Day2: Treadmill doing HIIT. speed walk @ 3.5mph for 2 mins, jog @ 7mph for 1 min x6, with 5 min warm up and 5 min cool down takes about 30 minutes.

Day3: Lower body (quads, hamstrings/gluteus, calves, abs, obliques)

Day 4: Treadmill.. same thing as day2

repeat this pattern till sunday which is my cheat/rest day.

so far i have done 1 and 1/2 weeks of this, and i feel good about it. but i am not seeing immediate weight loss results, it still seems like i am the same weight. but this is probably because i am gaining muscle due to the large amount of protein i take in.

Let me know what you think.

Thanks!

EDIT: BTW my goal is to tone up and lose some body fat.
 
you need eat 3 times as much as that even for fat loss...how do you suppose you'll maintain any muscle without food?...wts provide the stimulation for muscle growth and food delivers it...have protein before training not doing it fasted , worse thing you can do with limited calories already...large amount of protein? you kidding me...most eeole here would have protein at least 5 times a day and still wouldn't say they're having a surplus

"...DIET:
I am doing 3 meals a day. I know almost everyone recommends 6 meals a day every 2 hours, but i dont want to do that i think it would make it much harder on me..."
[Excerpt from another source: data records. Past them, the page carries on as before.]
==> config.mk <==
export PLATFORM = sky130hd
export DESIGN_NAME = coin_input_cond
export DESIGN_NICKNAME = d
export VERILOG_FILES = /design/src/rtl/coin_input_cond.sv
export SDC_FILE = /design/constraint.sdc
export NUM_CORES = 1
export LEC_CHECK = 0
export CORE_MARGIN = 4
export CORE_UTILIZATION = 35
export DETAILED_ROUTE_END_ITERATION = 12
export GPL_ROUTABILITY_DRIVEN = 0
export PLACE_DENSITY = 0.5
export SYNTH_ARGS = -nofsm -noshare
export SYNTH_HDL_FRONTEND = slang
export SYNTH_SLANG_ARGS = --single-unit
==> constraint.sdc <==
create_clock -name clk -period 2.3 [get_ports clk]
set_clock_uncertainty 0.1 [all_clocks]
set_input_delay 0.23 -clock clk [delete_from_list [all_inputs] [get_ports clk]]
set_output_delay 0.23 -clock clk [all_outputs]
set_load 0.005 [all_outputs]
you say before that you've learned so much yet you don't want to do what you've learnt

simple plan

* pm meals to be protein and fruit
* am meals to be proetin and veg adding fats the leater you get in the day
* as much water as you can
* at least 5 meals a day with 7 being optimal for muscle gain or fat loss
* drop to 3 x wts and 2 x cardio sessions a week (with 6 sessions how do you progress? drop your dismal calorie count some more?)
* never train fasted...EVER!!!!
 
in addition, Body for LIFE did a great job on stripping lean muscle mass from me, along with the fat, when i followed it.
sure I got skinny, but I lost muscle mass, which meant by the time I finished, my daily caloric needs were lower than when I started!

that's what we call Bass Ackwards around here.

you'll get sub-optimal results on 3 meals a day, period. really poor results if you don't get enough food in those 3 meals as Swans points out.

work out as hard as you want, but if your diet ain't up to snuff, yer just farting with a walkman on.